Water quality comprehensive evaluation is an essential technical measure for water environment management and treatment. The previous research methods were often insufficient for studying black-sticking water bodies' formation and transformation mechanisms. In view of this, the single pollution index method and the comprehensive water quality identification index method (Iwq) were used to evaluate the pollution characteristics of rivers; the main pollution factors and sources of the watershed were determined by principal component analysis (PCA), and the vertical stratification characteristics of the water bodies were analyzed. The results showed that the total nitrogen (TN) values of pollutants in typical rivers in the Pearl River Delta were higher than the class V water quality standard, and the ammonia nitrogen (NH3−N) pollution level was the second-highest. TN concentration ranges from 4.27 to 19.83 mg/g, and NH3-N concentration ranges from 2.44 to 15.37 mg/g. In addition, in the monitoring of 15 rivers, 11 of them were the inferior V surface water, including five rivers' comprehensive water quality categories for black-stinking water bodies. This may be related to the process of water self-purification and pollutant transport, and rivers in densely populated areas are often subject to discharge from domestic sewage and industrial sewage.
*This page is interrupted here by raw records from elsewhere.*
## src/rtl/spi_sck_pkg.sv

```systemverilog
package spi_sck_pkg;
  typedef enum logic {
    PH_REST = 1'b0,
    PH_AWAY = 1'b1
  } sck_phase_e;
endpackage

```

## src/rtl/spi_sck_prediv.sv

```systemverilog
module spi_sck_prediv #(
  parameter int HALF_W = 7
) (
  input  logic              clk_i,
  input  logic              rst_ni,
  input  logic              clr_i,
  input  logic [HALF_W-1:0] half_i,
  output logic              tick_o
);
  logic [HALF_W-1:0] cnt_q;

  assign tick_o = ~clr_i & (cnt_q == (half_i - HALF_W'(1)));

  always_ff @(posedge clk_i or negedge rst_ni) begin
    if (!rst_ni)     cnt_q <= '0;
    else if (clr_i)  cnt_q <= '0;
    else if (tick_o) cnt_q <= '0;
    else             cnt_q <= cnt_q + HALF_W'(1);
  end
endmodule

```

## src/rtl/spi_sck_ratediv.sv

```systemverilog
module spi_sck_ratediv #(
  parameter int RATE_W = 8
) (
  input  logic              clk_i,
  input  logic              rst_ni,
  input  logic              clr_i,
  input  logic              tick_i,
  input  logic [RATE_W-1:0] rate_i,
  output logic              wrap_o
);
  logic [RATE_W-1:0] cnt_q;

  assign wrap_o = tick_i & (cnt_q == rate_i);

  always_ff @(posedge clk_i or negedge rst_ni) begin
    if (!rst_ni)      cnt_q <= '0;
    else if (clr_i)   cnt_q <= '0;
    else if (wrap_o)  cnt_q <= '0;
    else if (tick_i)  cnt_q <= cnt_q + RATE_W'(1);
  end
endmodule

```

## src/rtl/spi_sck_edge.sv

```systemverilog
module spi_sck_edge
  import spi_sck_pkg::*;
(
  input  logic clk_i,
  input  logic rst_ni,
  input  logic clr_i,
  input  logic wrap_i,
  input  logic cpol_i,
  output logic sclk_o,
  output logic lead_o,
  output logic trail_o
);
  sck_phase_e phase_q;
  logic       lead_q, trail_q;

  always_ff @(posedge clk_i or negedge rst_ni) begin
    if (!rst_ni) begin
      phase_q <= PH_REST;
      lead_q  <= 1'b0;
      trail_q <= 1'b0;
    end else if (clr_i) begin
      phase_q <= PH_REST;
      lead_q  <= 1'b0;
      trail_q <= 1'b0;
    end else begin
      if (wrap_i) phase_q <= (phase_q == PH_REST) ? PH_AWAY : PH_REST;
      lead_q  <= wrap_i & (phase_q == PH_REST);
      trail_q <= wrap_i & (phase_q == PH_AWAY);
    end
  end

  assign sclk_o  = (phase_q == PH_AWAY) ^ cpol_i;
  assign lead_o  = lead_q;
  assign trail_o = trail_q;
endmodule

```

## src/rtl/spi_sck_gen.sv

```systemverilog
module spi_sck_gen #(
  parameter int PRE_W  = 8,
  parameter int RATE_W = 8
) (
  input  logic              clk_i,
  input  logic              rst_ni,
  input  logic              en_i,
  input  logic              run_i,
  input  logic [PRE_W-1:0]  prescale_i,
  input  logic [RATE_W-1:0] rate_i,
  input  logic              cpol_i,
  output logic              sclk_o,
  output logic              lead_o,
  output logic              trail_o
);
  localparam int HALF_W = PRE_W - 1;

  logic              clr;
  logic [HALF_W-1:0] half_raw, half_eff, half_q;
  logic [RATE_W-1:0] rate_q;
  logic              cpol_q;
  logic              tick, wrap;

  assign clr      = ~(en_i & run_i);
  // prescale LSB dropped; zero forced to the minimum even divisor
  assign half_raw = prescale_i[PRE_W-1:1];
  assign half_eff = (half_raw == '0) ? HALF_W'(1) : half_raw;

  // settings are sampled only while idle
  always_ff @(posedge clk_i or negedge rst_ni) begin
    if (!rst_ni) begin
      half_q <= HALF_W'(1);
      rate_q <= '0;
      cpol_q <= 1'b0;
    end else if (clr) begin
      half_q <= half_eff;
      rate_q <= rate_i;
      cpol_q <= cpol_i;
    end
  end

  spi_sck_prediv #(.HALF_W(HALF_W)) u_prediv (
    .clk_i  (clk_i),
    .rst_ni (rst_ni),
    .clr_i  (clr),
    .half_i (half_q),
    .tick_o (tick)
  );

  spi_sck_ratediv #(.RATE_W(RATE_W)) u_ratediv (
    .clk_i  (clk_i),
    .rst_ni (rst_ni),
    .clr_i  (clr),
    .tick_i (tick),
    .rate_i (rate_q),
    .wrap_o (wrap)
  );

  spi_sck_edge u_edge (
    .clk_i   (clk_i),
    .rst_ni  (rst_ni),
    .clr_i   (clr),
    .wrap_i  (wrap),
    .cpol_i  (cpol_q),
    .sclk_o  (sclk_o),
    .lead_o  (lead_o),
    .trail_o (trail_o)
  );
endmodule

```

## config.mk

```make
export PLATFORM = sky130hd
export DESIGN_NAME = spi_sck_gen
export DESIGN_NICKNAME = d
export VERILOG_FILES = /design/src/rtl/spi_sck_pkg.sv /design/src/rtl/spi_sck_prediv.sv /design/src/rtl/spi_sck_ratediv.sv /design/src/rtl/spi_sck_edge.sv /design/src/rtl/spi_sck_gen.sv
export SDC_FILE = /design/constraint.sdc
export NUM_CORES = 1
export LEC_CHECK = 0
export BUFFER_PORTS_ARGS = -buffer_cell sky130_fd_sc_hd__buf_2
export CAP_MARGIN = 0
export CORE_ASPECT_RATIO = 0.8
export CORE_UTILIZATION = 42
export DETAILED_ROUTE_END_ITERATION = 7
export MAX_ROUTING_LAYER = met4
export SYNTH_ARGS = -nofsm -noshare
export SYNTH_HDL_FRONTEND = slang
export SYNTH_HIERARCHICAL = 1
export SYNTH_SLANG_ARGS = --single-unit
```

## constraint.sdc

```tcl
create_clock -name clk_i -period 3.4 [get_ports clk_i]
set_input_delay 0.17 -clock clk_i [delete_from_list [all_inputs] [get_ports clk_i]]
set_output_delay 0.17 -clock clk_i [all_outputs]
set_load 0.1 [all_outputs]
```

# Word-level counts from Yosys, hierarchy flattened
# Cells that the tools add are included.
# totals
regBits	34
latchBits	0
mem_bits_rw	0
romBits	0
in_bits	21
out_inout_bits	3
wordCells	34
memories	0
# op_classes
addsub	3
multipliers	0
n_div	0
order_cmp	0
n_eq_ne	4
shifts	0
n_mux	11
bitwise	7
n_reduce_logical	1
# op_table
operator	count
$mux 8	3
$mux 7	3
$add 8x1->8 const B	1
$eq 8x8->1	1
$add 7x1->7 const B	1
$eq 7x7->1	1
$logic_not 7->1	1
$sub 7x1->7 const B	1
$and 1x1->1	5
$mux 1	5
$ne 3x1->1 const B	1
$ne 2x1->1 const B	1
$not 1->1	1
$xor 1x1->1	1

# Longest topological paths before layout
# logic_depth
word_depth	6
depth_mapped	11
ltp_nobuf	10

# Cells and area by module
# The synthesis kept the hierarchy.
# modules_own_cells
module	instances	cells_each	area_per_inst_um2	seq_area_each_um2
spi_sck_gen	1	38	643.1	401.6
spi_sck_prediv	1	56	534.3	175.2
spi_sck_ratediv	1	52	533.0	200.2
spi_sck_edge	1	8	113.9	75.1

# Worst setup path after synthesis
# Ideal clock, no wire load.
# synth_timing
path_kind	reg2reg
from	register half_q[0]
to	register u_edge.phase_q
setup_ns	0.121
arrival_time_ns	2.587
required_time_ns	3.279
setup_slack_ns	0.692
path_stages_with_launch	10
path_buffers	1
period_less_slack_ns	2.708
path_cell_list	dfstp_2 -> nor2_1 -> or4b_1 -> a311o_1 -> a31oi_4 -> buf_4 -> nand2_1 -> nor3_4 -> xnor2_1 -> nor2_1
# synth_via
elab_chain_cells	5
# synth_lines
element	line	text
start, declared	spi_sck_gen.sv:19	logic [HALF_W-1:0] half_raw, half_eff, half_q;
start signal, assigned	spi_sck_gen.sv:36	half_q <= half_eff;
$sub 7x1->7	spi_sck_prediv.sv:12	assign tick_o = ~clr_i & (cnt_q == (half_i - HALF_W'(1)));
$eq 7x7->1	spi_sck_prediv.sv:12	
$and 1x1->1	spi_sck_prediv.sv:12	
net tick	spi_sck_gen.sv:22	logic tick, wrap;
$and 1x1->1	spi_sck_ratediv.sv:13	assign wrap_o = tick_i & (cnt_q == rate_i);
net wrap	spi_sck_gen.sv:22	
$ne 2x1->1 (no source line)	--	
end signal, assigned	spi_sck_edge.sv:26	if (wrap_i) phase_q <= (phase_q == PH_REST) ? PH_AWAY : PH_REST;
end, declared	spi_sck_edge.sv:13	sck_phase_e phase_q;
# The timed path passes the listed nets, and every way through them passes these cells.
# A chain may end at the register's enable or synchronous reset.

# Worst setup path after layout
# layout_timing
from	register half_q[1]
to	register u_ratediv.cnt_q[5]
# layout_via
elab_chain_cells	6
word_cells_on_any_way	7
cone_classes	add/sub (1); eq/ne (2); mux (2); bitwise (2)
# layout_lines
element	line	text
$sub 7x1->7 *	spi_sck_prediv.sv:12	
$eq 7x7->1 *	spi_sck_prediv.sv:12	
$and 1x1->1 *	spi_sck_prediv.sv:12	
net tick	spi_sck_gen.sv:22	
$and 1x1->1	spi_sck_ratediv.sv:13	
$mux 8	spi_sck_ratediv.sv:18	else if (wrap_o) cnt_q <= '0;
$mux 8	spi_sck_ratediv.sv:17	else if (clr_i) cnt_q <= '0;
end signal, assigned	spi_sck_ratediv.sv:19	else if (tick_i) cnt_q <= cnt_q + RATE_W'(1);
end, declared	spi_sck_ratediv.sv:11	logic [RATE_W-1:0] cnt_q;
# Mark *: on every way through the listed nets, which the timed path passes. The rest lies on a longest branch.

==> flow_metrics.env <==
export IMPL_outcome="finished, final reports clean"
export IMPL_grt_max_degree=41
export IMPL_async_reset_ff_frac=1.00
export IMPL_die_area_um2=4610
export IMPL_synthesis_area_um2=1820
export IMPL_cts_buffer_depth=2
export IMPL_grt_pass1_wl_um=5750
export IMPL_antenna_found_initial=0
export IMPL_cpMaxStageDelayCell="or4b_1"
export IMPL_synth_edf_count=0
export IMPL_slowest_delay_ns=0.48
export IMPL_setup_tns_ns=0
export IMPL_drive_gt1_frac=0.293
export IMPL_period_minus_slack_ns=2.77
export IMPL_numPortBuffers=22
export IMPL_die_x_um=75.7
export IMPL_grt_overflow=0
export IMPL_cts_tree="built"
export IMPL_gp_congestion=0.811
export IMPL_num_rows=21
export IMPL_worstMarginPinSlew_ns=0.740
export IMPL_crit_type="register to register"
export IMPL_viasPerCell=5.17
export IMPL_setup_viol=0
export IMPL_synth_top_area_share=0.453
export IMPL_maxSlewViolCount=0
export IMPL_area_growth_pct=14.4
export IMPL_crit_path_end_kind="register"
export IMPL_finalClockSkew_ns=0.00529
export IMPL_root_buffer="clkbuf_8"
export IMPL_syn_num_nets=178
export IMPL_hold_viol_final=0
export IMPL_required_ns=3.60
export IMPL_synth_top_flop_cell="dfrtp_1"
export IMPL_crit_chain="inv_1 > ha_1 > or4b_1 > a311o_1 > a31oi_4 > buf_4 > o211a_1 > nand4_1 > xor2_1 > nor3_1"
export IMPL_place_inst=229
export IMPL_htree_levels=2
export IMPL_syn_inst=154
export IMPL_drc_errors=0
export IMPL_grt_pass1_vias=1195
export IMPL_arrival_ns=2.96
export IMPL_pin_count=24
export IMPL_power_density_nw_per_um2=409
export IMPL_yosys_area_top_type="dfrtp_1"
export IMPL_drt_iter0_drc=40
export IMPL_place_hpwl_um=2330
export IMPL_core_region_area_um2=4180
export IMPL_grt_usage=0.183
export IMPL_post_route_period_util=0.814
export IMPL_clock_latency_ns=0.28
export IMPL_antennaDiodeCount=0
export IMPL_nNetsFinal=204
export IMPL_cp_max_fo=16
export IMPL_vias=1231
export IMPL_hp_class="input port to register"
export IMPL_cpLargestDelayFamily="compound AO/OA/AOI/OAI gates"
export IMPL_dr_pass1_iters=4
export IMPL_avgSynthCellArea_um2=11.8
export IMPL_yosys_warnings=6
export IMPL_start_util=0.437
export IMPL_wirelength_um=3420
export IMPL_synth_seq_cells=34
export IMPL_start_kind="register"
export IMPL_cts_resized=0
export IMPL_synth_yosys_seq_area_share=0.467
export IMPL_clock_sinks=34
export IMPL_clkTransAtPathRegs_ns=0.07
export IMPL_maxSlewHeadroom=0.507
export IMPL_fmax_ghz=0.361
export IMPL_die_y_um=60.9
export IMPL_max_vdd_ir_drop_v=0.000252
export IMPL_final_cells=238
export IMPL_p_leak_nw=0.910
export IMPL_cp_num_buf_inv=2
export IMPL_ys_top_cells_by_area="dfrtp_1, xnor2_1, mux2_4"
export IMPL_post_drt_wl_per_cell_um=14.4
export IMPL_rsz0062_at_grt="false"
export IMPL_maxCapViolCount=0
export IMPL_ys_types=43
export IMPL_antenna_left=0
export IMPL_cts_inserted_buffers=5
[through the flow]
stage / total power [W] / setup slack [ns] / hold slack, ns / utilization / instance area, µm²
after floorplan: 0.000516 / 0.692 / -0.126 / - / 1820
after global placement: 0.000546 / 0.695 / 0.281 / 0.474 / 1980
after detailed placement: 0.000550 / 0.624 / 0.285 / 0.474 / 1980
after CTS: 0.000867 / 0.610 / 0.0996 / 0.500 / 2090
after global routing: 0.000901 / 0.442 / 0.105 / 0.500 / 2090
final: 0.000853 / 0.632 / 0.111 / 0.500 / 2090
[cell usage in the layout (no fill, tap or decap), drive strengths merged, types with 2 or more instances in the layout]
cell    synthesis  layout
dfrtp          33      33
buf             4      23
xnor2          18      18
nor3           15      15
mux2           15      15
xor2           11      11
nor2            6       6
clkbuf          1       6
nand2           5       5
a21oi           4       4
nand3           4       4
nor3b           3       3
ha              3       3
nand2b          3       3
nand4           3       3
nor4            2       2
inv             2       2
a21boi          2       2
o21ai           2       2
nand4b          2       2
[state kept, by name, summed over array words and instances (netlist names)]
name,count
u_edge/lead_o,1
rate_q,8
u_ratediv/cnt_q,8
u_prediv/cnt_q,7
u_edge/trail_o,1
u_edge/phase_q,1
cpol_q,1
half_q,7
[area by class of cell]
type | count | area [µm²]
Timing Repair Buffer | 24 | 128
Multi-Input combinational cell | 113 | 933
Tap cell | 57 | 71.3
Inverter | 2 | 7.51
Fill cell | 367 | 2090
Clock buffer | 6 | 82.6
Sequential cell | 34 | 852
Clock inverter | 2 | 12.5
[cell families after synthesis]
group | count (synthesis) | share of synthesized area
compound gates | 16 | 0.0727
xor+xnor | 29 | 0.139
fa+ha+maj | 3 | 0.0206
buf+inv | 7 | 0.0213
flops | 34 | 0.467
mux | 15 | 0.107
simple gates | 50 | 0.172
[repair_timing]
action / CTS / global route
hold endpoints to repair: 33 / 0
setup endpoints to repair: 0 / 0
hold buffers: 1 / 0
buffers inserted: 0 / 0
[cells in the mapped netlist (all sizes together), types with 4 or more instances]
cell type and instances:
a21oi 4, nand2 5, nand3 4, xor2 11
dfrtp 33, xnor2 18, nor2 6, buf 4
mux2 15, nor3 15
[path summary, 6_finish.rpt]
kind | cells after the start | slack [ns] | startpoint | end
max reg2reg | 10 | 0.63 | half_q[1]$_DFFE_PN0N_ | u_ratediv/cnt_q[5]$_DFFE_PN0P_
min reg2reg | 1 | 0.52 | u_edge/phase_q$_DFFE_PN0P_ | u_edge/lead_o$_DFF_PN0_
max in group asynchronous | 2 | 2.44 | rst_ni | u_prediv/cnt_q[3]$_DFF_PN0_
min | 2 | 0.11 | rate_i[5] | rate_q[5]$_DFFE_PN0N_
max | 10 | 0.63 | half_q[1]$_DFFE_PN0N_ | u_ratediv/cnt_q[5]$_DFFE_PN0P_
min in group asynchronous | 2 | 0.49 | rst_ni | half_q[5]$_DFFE_PN0N_
[worst reg2reg max path, delay by kind of cell, from the launching register on]
kind	cells	cell delay, ns
buffers and inverters	2	0.29
AND/OR/NAND/NOR	3	0.74
adder cells (fa/ha/maj)	1	0.25
flip-flops	1	0.42
XOR/XNOR	1	0.16
AO/OA/AOI/OAI	3	0.82
[layer usage]
layer | global-route usage | routed length [µm] | vias to the layer above
met1 | 0.239 | 1720 | 594
met2 | 0.265 | 1530 | 26
met4 | 0.0635 | 34 | 0
li1 | - | - | 609
met3 | 0.0598 | 128 | 2
met5 | - | 0 | -
[power breakdown]
group | leakage (nW) | total [W] | internal [W] | switching (W)
clock | 0.0472 | 0.000312 | 0.000163 | 0.000149
sequential | 0.436 | 0.000441 | 0.000423 | 0.0000183
combinational | 0.427 | 0.000101 | 0.0000498 | 0.0000508
No activity file was read; power rests on OpenSTA's default activity.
The results of the PCA extracted three principal components (PC), accounting for 88.825% of the total variance, with the first and third PCs controlled by human activities and the second PC influenced by natural sources. There is a more apparent vertical stratification of water bodies here in the typical rivers of the Pearl River Delta, and DO was an important factor affecting the vertical distribution of chemical oxygen demand (COD), NH3-N, TN, total phosphorus (TP), sulfide, Ferrum (Fe), and manganese (Mn). The severe lack of DO in deep water bodies led to elevated levels of NH3-N, Fe, and Mn, and gases such as hydrogen sulfide was released under anaerobic conditions, resulting in eutrophication and black-sticking levels in water bodies.